- What is being asked: Given the records below, set each one down again exactly as it reads.

___ Records to use

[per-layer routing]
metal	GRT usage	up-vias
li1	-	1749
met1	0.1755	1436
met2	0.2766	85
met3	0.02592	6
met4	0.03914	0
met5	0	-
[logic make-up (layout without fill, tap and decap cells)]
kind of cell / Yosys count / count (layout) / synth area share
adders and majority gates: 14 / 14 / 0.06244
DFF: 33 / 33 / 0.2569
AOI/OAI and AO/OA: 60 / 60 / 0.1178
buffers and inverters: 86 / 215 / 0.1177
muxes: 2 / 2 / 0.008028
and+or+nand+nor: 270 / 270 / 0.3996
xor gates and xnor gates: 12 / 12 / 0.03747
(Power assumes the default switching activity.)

______

- Response area:
[per-layer routing]
metal	GRT usage	up-vias
li1	-	1749
met1	0.1755	1436
met2	0.2766	85
met3	0.02592	6
met4	0.03914	0
met5	0	-
[logic make-up (layout without fill, tap and decap cells)]
kind of cell / Yosys count / count (layout) / synth area share
adders and majority gates: 14 / 14 / 0.06244
DFF: 33 / 33 / 0.2569
AOI/OAI and AO/OA: 60 / 60 / 0.1178
buffers and inverters: 86 / 215 / 0.1177
muxes: 2 / 2 / 0.008028
and+or+nand+nor: 270 / 270 / 0.3996
xor gates and xnor gates: 12 / 12 / 0.03747
(Power assumes the default switching activity.)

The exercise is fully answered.